WALTHAM, Mass. — IBM is strengthening ties with venture
capital firms and their portfolio companies to cultivate a pipeline
of new technologies and partners, executives said at a news conference in
their Boston-area office here Thursday.

Despite an R&D budget of $5 billion and a staff that files 14 patent
applications a day, “IBM is more dependent, in every way, in needing to look
outside for innovation,” said Matt Doretti, IBM’s managing venture
development executive.

Unlike chipmaking giant Intel , IBM doesn’t make direct
investments in startups. Instead, the Armonk, N.Y., IT giant has a team of
18 executives from across its business units, working directly with VCs.

By tapping the VCs’ portfolio companies, IBM identifies promising markets
and fills gaps in its R&D plan to solve business problems
for large companies.

It also limits its risk. IBM knows that the companies that have received VC
financing have been vetted by the investors who have scrutinized the
product, the market and the management team.

IBM’s Venture Capital Group (VCG) is not new; it was started three years ago
by former CEO Lou Gertsner. But as the market for IT products and services
begins to rebound, and the menu of emerging technologies grows ever bigger,
VCG is taking on new importance.

Among the current areas where IBM is working with VCs in scouting technology
is in open source software, autonomic computing and wireless.

IBM has relationships with some of the biggest names in the VC community
including Accel, Battery Ventures, Kodiak Venture Parnters, US Venture
Parnters, Mayfield, Carlyle Group, Hummer Winblad, 3i, Kleiner Perkins and
New Enterprise Associates.

Scott Tobin, a general partner with Battery Ventures, said the relationship
is symbiotic. “Our business is getting harder and harder,” Tobin said.
“We’re looking for all the help we can get in navigating the waters.”

In the three years Battery has been in IBM’s VCG program, Tobin has
consulted with IBM counterparts about what technologies they see a market
for. IBM’s input can help decide which business plan gets funded (Battery
reviewed 15,000 last year) or what strategy an existing portfolio company
should pursue.

For hot startups, who have many investors to choose from, close ties to IBM
could be the deciding factor. Venture-backed firms hope to achieve IBM
partner status, vastly expanding their distribution.

IBM executives, who have expertise in a range of industries, can work
closely with portfolio companies, devoting time resources to projects.

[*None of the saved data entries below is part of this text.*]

File: src/rtl/xfd_pkg.sv
package xfd_pkg;
  localparam int MANT_W = 40;
  localparam int EXP_W  = 8;
  localparam int WORD_W = 16;
  localparam int WEXP_W = EXP_W + 2;
  localparam int CC_W   = 4;

  typedef logic [WORD_W-1:0]        word_t;
  typedef logic signed [EXP_W-1:0]  exp_t;
  typedef logic [MANT_W-1:0]        mant_t;
  typedef logic signed [WEXP_W-1:0] wexp_t;
  typedef logic [CC_W-1:0]          cc_t;

  typedef struct packed {
    exp_t  e;
    mant_t m;
  } xfloat_t;

  localparam wexp_t WEXP_MAX = wexp_t'(2**(EXP_W-1) - 1);
  localparam wexp_t WEXP_MIN = wexp_t'(-(2**(EXP_W-1)));
  localparam exp_t  EXP_SAT  = exp_t'(2**(EXP_W-1) - 1);
  localparam mant_t SAT_POS  = {1'b0, {(MANT_W-1){1'b1}}};
  localparam mant_t SAT_NEG  = {1'b1, {(MANT_W-1){1'b0}}};

  localparam cc_t CC_ZERO = 4'b0010;
  localparam cc_t CC_NEG  = 4'b0001;
  localparam cc_t CC_POS  = 4'b0100;

  // three-word layout, exponent in the low byte of the middle word
  function automatic xfloat_t unpack_words(word_t w0, word_t w1, word_t w2);
    xfloat_t x;
    x.m = {w0, w1[WORD_W-1:EXP_W], w2};
    x.e = w1[EXP_W-1:0];
    return x;
  endfunction

  function automatic logic [3*WORD_W-1:0] pack_words(xfloat_t x);
    return {x.m[MANT_W-1 -: WORD_W],
            x.m[MANT_W-WORD_W-1 -: (WORD_W-EXP_W)],
            x.e,
            x.m[WORD_W-1:0]};
  endfunction

  function automatic cc_t cond_of(xfloat_t x);
    if (x == '0)             return CC_ZERO;
    else if (x.m[MANT_W-1])  return CC_NEG;
    else                     return CC_POS;
  endfunction
endpackage

File: src/rtl/xfd_prescale.sv
module xfd_prescale
  import xfd_pkg::*;
(
  input  xfloat_t dvd,
  input  xfloat_t dvs,
  output wexp_t   n_o,
  output logic    early_ovf_o,
  output logic    early_unf_o,
  output logic    sign_diff_o,
  output mant_t   mag_dvd_o,
  output mant_t   mag_dvs_o
);
  wexp_t n_raw;
  logic  dvd_zero, dvs_zero;

  always_comb begin
    dvd_zero    = (dvd.m == '0);
    dvs_zero    = (dvs.m == '0);
    n_raw       = wexp_t'(dvd.e) - wexp_t'(dvs.e);
    n_o         = dvd_zero ? '0 : n_raw;
    early_ovf_o = dvs_zero || (n_o >= WEXP_MAX);
    early_unf_o = !early_ovf_o && (n_o < WEXP_MIN);
    sign_diff_o = dvd.m[MANT_W-1] ^ dvs.m[MANT_W-1];
    mag_dvd_o   = dvd.m[MANT_W-1] ? (~dvd.m + mant_t'(1)) : dvd.m;
    mag_dvs_o   = dvs.m[MANT_W-1] ? (~dvs.m + mant_t'(1)) : dvs.m;
  end
endmodule

File: src/rtl/xfd_mag_div.sv
module xfd_mag_div #(
  parameter int W = 40
) (
  input  logic         clk,
  input  logic         rst_n,
  input  logic         start,
  input  logic [W-1:0] num,
  input  logic [W-1:0] den,
  output logic         busy,
  output logic         done,
  output logic [W-1:0] quo
);
  localparam int CNT_W = $clog2(W);
  localparam int REM_W = W + 2;

  logic [REM_W-1:0] rem;
  logic [REM_W-1:0] diff;
  logic [CNT_W-1:0] cnt;
  logic             borrow;

  always_comb begin
    diff   = rem - {2'b00, den};
    borrow = diff[REM_W-1];
  end

  // one restoring step per cycle, first step weighs 2^0
  always_ff @(posedge clk or negedge rst_n) begin
    if (!rst_n) begin
      rem  <= '0;
      quo  <= '0;
      cnt  <= '0;
      busy <= 1'b0;
      done <= 1'b0;
    end else begin
      done <= 1'b0;
      if (start) begin
        rem  <= {2'b00, num};
        quo  <= '0;
        cnt  <= '0;
        busy <= 1'b1;
      end else if (busy) begin
        rem <= (borrow ? rem : diff) << 1;
        quo <= {quo[W-2:0], ~borrow};
        if (cnt == CNT_W'(W-1)) begin
          busy <= 1'b0;
          done <= 1'b1;
        end else begin
          cnt <= cnt + CNT_W'(1);
        end
      end
    end
  end

  a_r2_start_when_idle: assert property (@(posedge clk) disable iff (!rst_n)
    start |-> !busy);
  a_r4_done_single: assert property (@(posedge clk) disable iff (!rst_n)
    done |=> !done);
  a_r4_done_after_busy: assert property (@(posedge clk) disable iff (!rst_n)
    $rose(done) |-> $past(busy));
endmodule

File: src/rtl/xfd_postnorm.sv
module xfd_postnorm
  import xfd_pkg::*;
(
  input  mant_t q,
  input  wexp_t n,
  input  logic  sign_diff,
  output exp_t  e_o,
  output mant_t m_o,
  output logic  ovf_o
);
  mant_t qs, mq;
  wexp_t n1;

  always_comb begin
    // magnitude 1.0 or more -> one position right, exponent up
    qs    = q[MANT_W-1] ? (q >> 1) : q;
    n1    = n + (q[MANT_W-1] ? wexp_t'(1) : wexp_t'(0));
    mq    = sign_diff ? (~qs + mant_t'(1)) : qs;
    ovf_o = (n1 >= WEXP_MAX);
    m_o   = ovf_o ? (mq[MANT_W-1] ? SAT_NEG : SAT_POS) : mq;
    e_o   = ovf_o ? EXP_SAT : n1[EXP_W-1:0];
  end
endmodule

File: src/rtl/xfd_divider.sv
module xfd_divider
  import xfd_pkg::*;
(
  input  logic        clk,
  input  logic        rst_n,
  input  logic        in_valid,
  output logic        in_ready,
  input  logic [15:0] dvd_w0,
  input  logic [15:0] dvd_w1,
  input  logic [15:0] dvd_w2,
  input  logic [15:0] dvs_w0,
  input  logic [15:0] dvs_w1,
  input  logic [15:0] dvs_w2,
  output logic        out_valid,
  input  logic        out_ready,
  output logic [15:0] quo_w0,
  output logic [15:0] quo_w1,
  output logic [15:0] quo_w2,
  output logic        ovf_flag,
  output logic        unf_flag,
  output logic [3:0]  cond_code
);
  typedef enum logic [1:0] {S_IDLE, S_DIV, S_DONE} state_t;

  state_t  state;
  xfloat_t dvd, dvs, res_q;
  wexp_t   n_pre, n_q;
  logic    e_ovf, e_unf, sdiff, sdiff_q;
  mant_t   mag_a, mag_b, div_q, pn_m;
  exp_t    pn_e;
  logic    pn_ovf, div_busy, div_done, accept, div_start;
  logic    ovf_q, unf_q;

  assign dvd = unpack_words(dvd_w0, dvd_w1, dvd_w2);
  assign dvs = unpack_words(dvs_w0, dvs_w1, dvs_w2);

  xfd_prescale u_pre (
    .dvd(dvd), .dvs(dvs), .n_o(n_pre), .early_ovf_o(e_ovf),
    .early_unf_o(e_unf), .sign_diff_o(sdiff),
    .mag_dvd_o(mag_a), .mag_dvs_o(mag_b)
  );

  assign in_ready  = (state == S_IDLE);
  assign accept    = in_valid && in_ready;
  assign div_start = accept && !e_ovf && !e_unf;

  xfd_mag_div #(.W(MANT_W)) u_div (
    .clk(clk), .rst_n(rst_n), .start(div_start), .num(mag_a), .den(mag_b),
    .busy(div_busy), .done(div_done), .quo(div_q)
  );

  xfd_postnorm u_post (
    .q(div_q), .n(n_q), .sign_diff(sdiff_q),
    .e_o(pn_e), .m_o(pn_m), .ovf_o(pn_ovf)
  );

  always_ff @(posedge clk or negedge rst_n) begin
    if (!rst_n) begin
      state   <= S_IDLE;
      res_q   <= '0;
      n_q     <= '0;
      sdiff_q <= 1'b0;
      ovf_q   <= 1'b0;
      unf_q   <= 1'b0;
    end else begin
      case (state)
        S_IDLE: if (accept) begin
          n_q     <= n_pre;
          sdiff_q <= sdiff;
          if (e_ovf) begin
            res_q.e <= EXP_SAT;
            res_q.m <= sdiff ? SAT_NEG : SAT_POS;
            ovf_q   <= 1'b1;
            unf_q   <= 1'b0;
            state   <= S_DONE;
          end else if (e_unf) begin
            res_q   <= '0;
            ovf_q   <= 1'b0;
            unf_q   <= 1'b1;
            state   <= S_DONE;
          end else begin
            state   <= S_DIV;
          end
        end
        S_DIV: if (div_done) begin
          res_q.e <= pn_e;
          res_q.m <= pn_m;
          ovf_q   <= pn_ovf;
          unf_q   <= 1'b0;
          state   <= S_DONE;
        end
        S_DONE: if (out_ready) state <= S_IDLE;
        default: state <= S_IDLE;
      endcase
    end
  end

  assign out_valid              = (state == S_DONE);
  assign {quo_w0, quo_w1, quo_w2} = pack_words(res_q);
  assign ovf_flag               = ovf_q;
  assign unf_flag               = unf_q;
  assign cond_code              = cond_of(res_q);

  a_r2_ready_valid_excl: assert property (@(posedge clk) disable iff (!rst_n)
    !(in_ready && out_valid));
  a_r2_div_only_when_busy: assert property (@(posedge clk) disable iff (!rst_n)
    div_busy |-> !in_ready);
  a_r3_hold_result: assert property (@(posedge clk) disable iff (!rst_n)
    out_valid && !out_ready |=> out_valid && $stable(quo_w0) && $stable(quo_w1)
      && $stable(quo_w2) && $stable(ovf_flag) && $stable(unf_flag));
  a_r8_ovf_saturates: assert property (@(posedge clk) disable iff (!rst_n)
    out_valid && ovf_flag |-> quo_w1[7:0] == 8'h7F
      && (quo_w0 == 16'h7FFF || quo_w0 == 16'h8000));
  a_r10_unf_zero: assert property (@(posedge clk) disable iff (!rst_n)
    out_valid && unf_flag |-> !ovf_flag && quo_w0 == '0 && quo_w1 == '0
      && quo_w2 == '0);
  a_r12_cc_onehot: assert property (@(posedge clk) disable iff (!rst_n)
    out_valid |-> $countones(cond_code) == 1);
endmodule

File: config.mk
export PLATFORM = sky130hd
export DESIGN_NAME = xfd_divider
export DESIGN_NICKNAME = d
export VERILOG_FILES = /design/src/rtl/xfd_pkg.sv /design/src/rtl/xfd_prescale.sv /design/src/rtl/xfd_mag_div.sv /design/src/rtl/xfd_postnorm.sv /design/src/rtl/xfd_divider.sv
export SDC_FILE = /design/constraint.sdc
export NUM_CORES = 1
export LEC_CHECK = 0
export BUFFER_PORTS_ARGS = -buffer_cell sky130_fd_sc_hd__buf_4
export CAP_MARGIN = 20
export CORE_AREA = 2 2 159 161
export CTS_CLUSTER_SIZE = 24
export DETAILED_ROUTE_END_ITERATION = 10
export DIE_AREA = 0 0 161 163
export PLACE_DENSITY = 0.77
export SKIP_LAST_GASP = 1
export SLEW_MARGIN = 5
export SYNTH_ARGS = -nofsm -noshare
export SYNTH_HDL_FRONTEND = slang
export SYNTH_SLANG_ARGS = --single-unit
File: constraint.sdc
create_clock -name clk -period 4.44 [get_ports clk]
set_input_delay 0.444 -clock clk [delete_from_list [all_inputs] [get_ports clk]]
set_output_delay 0.444 -clock clk [all_outputs]
set_load 0.01 [all_outputs]
==> results of run 1 <==
[final timing paths]
kind	slack (ps)	to	depth (start not counted)
setup reg to reg	760	quo_w0[8]	13
hold reg to reg	480	state[0]	1
hold / removal	70	quo_w2[8]	1
min in group clk	230	u_div.rem[0]	3
max in group asynchronous	3510	u_div.busy	2
setup / recovery	-690	u_div.rem[39]	22
[cell usage in the layout, fill, tap and decap left out, drive strengths merged, types with 16 or more instances in the layout]
cell type and instances:
buf 359, nor2 202, dfrtp 152, nand2 148, a21oi 140, o21ai 122, xor2 103, mux2i 55
ha 54, inv 45, nand3 43, xnor2 42, o31ai 39, o211ai 31, or3 29, nor4 27
clkbuf 26, nor3 24, o22ai 22, nand4 21, and3 21, a21o 20, or4 20, a211oi 20
nor2b 19, a31oi 17, nand2b 16
[state kept, by name, indices dropped and copies added, names as in the netlist]
name / count
quo_w0: 16
u_div.busy: 1
u_div.done: 1
quo_w2: 16
unf_flag: 1
u_div.quo: 40
u_div.cnt: 6
state: 2
quo_w1: 16
sdiff_q: 1
ovf_flag: 1
n_q: 9
u_div.rem: 42
[metal layers]
metal | track usage | wire length [um]
met1 | 0.385 | 16600
met4 | 0.0958 | 1210
met2 | 0.487 | 19100
met5 | 0 | 0
met3 | 0.0278 | 2640
[logic make-up after synthesis]
group                      Yosys count  share of synthesized area
DFF                                152                      0.290
buffers and inverters              157                     0.0485
xor gates and xnor gates           144                     0.0961
muxes                               56                     0.0428
AOI/OAI and AO/OA                  501                      0.242
adders and majority gates           56                     0.0545
and+or+nand+nor                    613                      0.226
other                                1                   0.000286
[power breakdown]
part / switching (uW) / internal (uW) / total [uW]
combinational: 354 / 303 / 657
sequential: 0.000000000483 / 1390 / 1390
clock: 576 / 961 / 1540
total: 931 / 2650 / 3580
[per-stage QoR]
stage          TNS [ps]   util  power [uW]
6_report         -25000  0.693        3580
5_1_grt          -33330  0.693        3720
3_5_place_dp     -47770  0.643        2030
3_3_place_gp     -43050  0.642        2010
2_1_floorplan    -30820      -        1730
4_1_cts          -22860  0.676        3570
[worst reg2reg max path, cell delays in order, from the launching register on]
cell       delay [ps]
dfrtp_1           410
nor2b_1           180
a21oi_1           190
ha_1              220
or3b_2            480
nor3_1            330
nand4b_1          310
or2_2             410
or3_1             380
o211ai_1          170
o21ai_0           120
nand2_1           100
o2111ai_1         120
a21oi_1           180
[area by class of cell]
cell class / count / area, um^2
multi-input combinational: 1372 / 9150
tap: 330 / 413
clock buffer: 22 / 454
timing repair buffer: 363 / 2930
clock inverter: 10 / 168
sequential: 152 / 3810
inverter: 43 / 164
fill: 1986 / 7580
[timing repair]
action	4_1_cts	5_1_grt
resized for setup	28	49
buffers inserted	6	6
pin swaps	9	28
cloned	1	6
endpoints found under the setup margin	42	42
hold endpoints to repair	0	0
==> reports/metrics.cfg, run 1 <==
[grt]
overflow = 0
grt_antenna_before_repair = 0
grt_max_degree = 84
grt_use_total = 0.286
grt_pass1_wl_um = 61800
grt_pass1_vias = 12600

[timing]
skew_ps = 11.7
tightest_slew_ps = 753
setup_viol = 42
final-max-slew-violation-count = 0
slew_headroom = 0.493
worst_slack_ps = -692
period_needed_ps = 5130
holdWs_ps = 67.8
fin_crit_sh = 1.16
rsz0062_at_grt = true
max_freq_mhz = 195
hold_viol_final = 0

[clock_network]
clock-sinks = 152
clkLatencyLatePin_ps = 430
path_clk_slew_ps = 70
cts_max_level = 4
root_buffer = clkbuf_16
cts_buffers = 17
holdBufCountCts = 0
cts_tree = done
clock_path_buffers = 2

[yosys]
synthTopCellsByArea = dfrtp_1, xor2_1, nor2_1
ys_ff_latch = 152
post-synth-top-count-cell = nor2_1
synth_commonest_cells = nor2_1, dfrtp_1, nand2_1
syn_area_per_cell_um2 = 7.81
synthArstFlopShare = 1.00
synth-edff-count = 0
seq_area_frac_synth = 0.290
synth_top_cell_area_share = 0.290
synthesis.area_mm2 = 0.0131
synth.distinct_cells = 84
synthFlopType = dfrtp_1
ys_warn_count = 0
synth_largest_area_cell = dfrtp_1
netlist_instances = 1680
synth_nets = 1836

[outcome]
failed_checks = negative setup slack
status = finished, violations left

[worst_setup_path]
cp_slowest_cell = or4_4
cp_slowest_stage_delay_ps = 540
crit_arrival_ps = 5440
end_kind = register
crit_buf_inv = 4
cp-start-kind = primary input
startpoint = dvs_w2[3]
timing.rr.start = u_div.quo[0]
cp.required_ps = 4750
cp_max_fo = 5
critPathKind = in -> reg
worstPathCellList = buf_6 > or4_4 > or4_4 > or3_4 > or3_4 > inv_4 > nand3_4 > or2_4 > o31ai_4 > xor2_1 > ha_2 > a21oi_2 > nor2_2 > a211oi_2 > a21oi_1 > a2111o_1 > a221o_2 > xnor2_4 > buf_4 > buf_4 > a311oi_2 > nand2_1
path_delay_family = simple AND/OR/NAND/NOR gates

[floorplanning]
chipHeight_um = 163
die_area_mm2 = 0.0262
initial_utilization = 0.532
ios = 156
rows = 58
core-area_mm2 = 0.0247
die_x_um = 161

[drt]
first_iter_violations = 1163
dr.pass1.iters = 5
vias = 13800
drc = 0
drt-wirelength-per-cell_um = 17.3
ant_nets = 0
vias_per_cell = 6.02
wirelength_um = 39600

[power_and_ir_drop]
leakagePower_uw = 0.00762
ir_drop_mv = 0.245
power.density_mw_per_mm2 = 209

[placement]
preCtsSetupSlack_ps = -1250
dpl.hpwl_um = 28600
port_buffers = 154
numPlacedInstances = 2242
dpl-instance-area_mm2 = 0.0159
gp_congestion = 0.931

[layout]
num_antenna_cells = 0
stdcell_area_mm2 = 0.0171
drive_gt1_frac = 0.253
syn_to_final_growth_pct = 30.2
layout.cells.non_filler = 2292
final_nets = 2105

[worst_hold_path]
hp-class = in -> async

[job]
maxCapViolCount = 0

Power figures use the tool's default switching activity.
==> run 2, diff against run 1 <==
- SETUP_SLACK_MARGIN: not set -> 0.4
==> run 2 against run 1 <==
Effect of this change: total power fell by 5.1%; the flow still finishes with violations (negative setup slack); count of clock-buffer cells in the layout is 3 lower; highest routed layer unchanged; sequential share of layout area grew 0.38 points; clock power fell by 10%.
==> reports/metrics.cfg, run 2 (same netlist as run 1, synthesis figures left out) <==
[placement]
preCtsSetupSlack_ps = -1220  ; +29.4 ps
port_buffers = 154  ; unchanged
dpl.hpwl_um = 28400  ; -0.74%
gp_congestion = 0.974  ; +4.6%

[worst_setup_path]
end_kind = register
cp_max_fo = 5  ; unchanged
ff2ff_setup_slack_ps = 830  ; +70 ps
crit_arrival_ps = 5550  ; +110 ps
cp-start-kind = primary input
cp.required_ps = 4730  ; -20 ps
rr_endpoint = quo_w0[8]
r2r_cells = 13  ; unchanged
critPathKind = in -> reg
timing.rr.start = u_div.quo[39]

[layout]
nFillCells = 2027  ; +2.1%
layout_common_cells = buf_4, nor2_1, dfrtp_1, nand2_1, a21oi_1
final_common_cell = buf_4
syn_to_final_growth_pct = 28.1
largest_reg_flops = 42  ; unchanged
largest-register = u_div.rem
drive_gt1_frac = 0.247  ; -0.00574
final_nets = 2098  ; -0.33%
num_antenna_cells = 0  ; unchanged
reg_top3 = u_div.rem (42), u_div.quo (40)

[grt]
grt_max_degree = 83  ; -1.2%
grt_pass1_wl_um = 63100  ; +2.2%
grt_use_total = 0.291  ; +0.00508
grt_pass1_vias = 12900  ; +2.8%
grt_antenna_before_repair = 0  ; unchanged
overflow = 0  ; unchanged

[job]
maxCapViolCount = 0  ; unchanged

[power_and_ir_drop]
p_comb_frac = 0.187  ; +0.003
p_seq_frac = 0.408  ; +0.021
clkPwrFrac = 0.405  ; -0.024
leakagePower_uw = 0.00750  ; -1.5%
power.density_mw_per_mm2 = 202  ; -3.6%
switching_share = 0.278  ; +0.0180
switchingPower_uw = 944  ; +1.5%
finalPower_uw = 3400  ; -5.1%
internal_power_uw = 2450  ; -7.4%
ir_drop_mv = 0.232  ; -5.3%

[timing]
final-max-slew-violation-count = 0  ; unchanged
setup_viol = 42  ; unchanged
tightest_slew_ps = 784  ; +30.9 ps
hold_viol_final = 0  ; unchanged
slew_headroom = 0.477  ; -0.0165
fin_crit_sh = 1.18  ; +0.0281
rsz0062_at_grt = true
max_freq_mhz = 190  ; -2.4%
holdWs_ps = 56.4  ; -11.5 ps
worst_slack_ps = -816  ; -125 ps
skew_ps = 7.71  ; -3.96 ps
period_needed_ps = 5260  ; +125 ps
finalSetupTns_ps = -28820  ; -3820 ps

[drt]
first_iter_violations = 1015  ; -13%
ant_nets = 0  ; unchanged
drc = 0  ; unchanged
wirelength_um = 38600  ; -2.5%
vias_per_cell = 5.98  ; -0.68%
dr.pass1.iters = 5  ; unchanged
drt-wirelength-per-cell_um = 16.9  ; -2.2%
vias = 13700  ; -0.98%

[outcome]
status = finished, violations left
failed_checks = negative setup slack

[clock_network]
cts_buffers = 17  ; unchanged
clock_path_buffers = 2  ; unchanged
clkLatencyLatePin_ps = 430  ; about the same
root_buffer = clkbuf_16
cts_tree = done
path_clk_slew_ps = 60  ; about the same
clock-sinks = 152  ; unchanged
cts_max_level = 4  ; unchanged

[floorplanning]
initial_utilization = 0.532  ; unchanged
ios = 156  ; unchanged
rows = 58  ; unchanged
die_area_mm2 = 0.0262  ; unchanged
core-area_mm2 = 0.0247  ; unchanged
die_x_um = 161  ; unchanged
chipHeight_um = 163  ; unchanged

[worst_hold_path]
hp-class = in -> async

-- run 2: cell types whose count changed in the layout (fill, tap and decap cells not counted), moves of 3 or more --
cell / delta
a211oi_1: -4
a211oi_2: +4
clkbuf_16: -4
buf_12: -3
buf_16: +3
buf_4: -3
bufinv_16: -3
clkinvlp_4: +3
nor2_4: -3
-- run 2: worst max-delay path by stage --
stage	from	endpoint	slack (ps)	cells past startpoint
after floorplan	dvs_w2[3]	u_div.rem[38]	-880	22
after global placement	dvs_w2[3]	u_div.rem[35]	-1060	22
after detailed placement	dvs_w2[3]	u_div.rem[9]	-1220	21
after CTS	dvs_w2[3]	u_div.rem[6]	-650	24
after global routing	dvs_w2[3]	u_div.rem[40]	-950	24
final	dvs_w2[3]	u_div.rem[18]	-820	24
-- run 2: critical path: stages --
cell and delay, ps:
buf_6 90, or4_4 530, or4_4 530, or3_4 340, or3_4 360, inv_4 80
nand3_4 90, or2_4 270, o31ai_4 220, xor2_1 100, ha_2 190, a21oi_2 110
nor2_1 60, a211oi_2 250, a21oi_1 110, a2111o_1 380, a221o_1 330, buf_6 160
xnor2_4 120, buf_6 150, buf_12 120, buf_16 130, a211oi_4 260, o22ai_2 110
-- run 2: routing by layer --
layer	wire, um	track usage	vias up
li1	-	-	6630
met1	17000	0.395	6429
met2	18200	0.486	513
met3	2290	0.0300	82
met4	1140	0.106	0
met5	0	0	-
-- run 2: power groups by stage --
| stage | combinational, uW | clock, uW | sequential (uW) |
|---|---|---|---|
| 2_1_floorplan | 314 | 0 | 1410 |
| 3_3_place_gp | 596 | 0 | 1410 |
| 3_5_place_dp | 609 | 0 | 1410 |
| 4_1_cts | 619 | 1390 | 1380 |
| 5_1_grt | 699 | 1450 | 1380 |
| 6_report | 637 | 1380 | 1380 |
-- run 2: area by class of cell --
class	count	area, um^2	area share
Tap cell	330	413	0.0246
Sequential cell	152	3810	0.227
Multi-Input combinational cell	1371	9030	0.537
Timing Repair Buffer	357	2840	0.169
Clock buffer	19	433	0.0257
Clock inverter	13	123	0.00729
Inverter	43	164	0.00975
-- run 2: through the flow --
step                instances  cell area, um^2  utilization
floorplan                1680            13300            -
global placement         2230            15700        0.638
detailed placement       2230            15700        0.638
CTS                      2280            16600        0.674
global route             2285            16800        0.681
finish                   2285            16800        0.681
-- run 2: timing repair --
| action | CTS | global route |
|---|---|---|
| endpoints found under the setup margin | 42 | 46 |
| hold buffers | 0 | 0 |
| gates cloned | 6 | 0 |
| pin swaps | 16 | 20 |
| setup buffers | 12 | 5 |
| gates resized for setup | 35 | 33 |
==> run 3, diff against run 2 <==
- CORE_AREA: 2 2 159 161 -> 2 2 165 167
- DIE_AREA: 0 0 161 163 -> 0 0 167 169
- SYNTH_HIERARCHICAL: not set -> 1
==> run 3 against run 2 <==
Effect of this change: the run ends with negative hold slack left; total power grew to 4.0 times the previous value; via count grew 1.8%; synthesized cell count grew 3.1%; combinational power grew to 15 times the previous value; clock skew grew 6.4 ps; setup slack gained 1200 ps; design area grew 4.7%; sequential share of layout area shrank 0.90 points; first-iteration DRC count grew 30%; critical path depth shrank 3; global-route usage grew 0.78 points; highest routed layer unchanged.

“We’ve had 12 portfolio companies engaged in some way with IBM,” Tobin said,
including Akamai Technologies , whose content delivery
network service is resold by IBM.

Eliot Katzman, a general partner at Kodiak Venture Partners, an early stage
investor specializing in communications technology and semiconductors, sees
the value in the IBM relationship as well. Consulting is key, because
“companies have to do a lot more with the capital they are getting,” Katzman
said.

Judith Hurwitz, president of Hurwitz & Associates, an IT consulting firm,
said IBM’s VC strategy fits its overall strategy of providing large
companies and government agencies with a full menu of IT
applications and services.

“IBM invests a lot in R&D, but there are areas where (independent software
vendors) can add,” she said.

As IBM competes with HP and others, the contributions of
partners could be the difference between winning projects.

“Whoever gets more vibrant ISVs into its camp will do better,” Hurwitz said.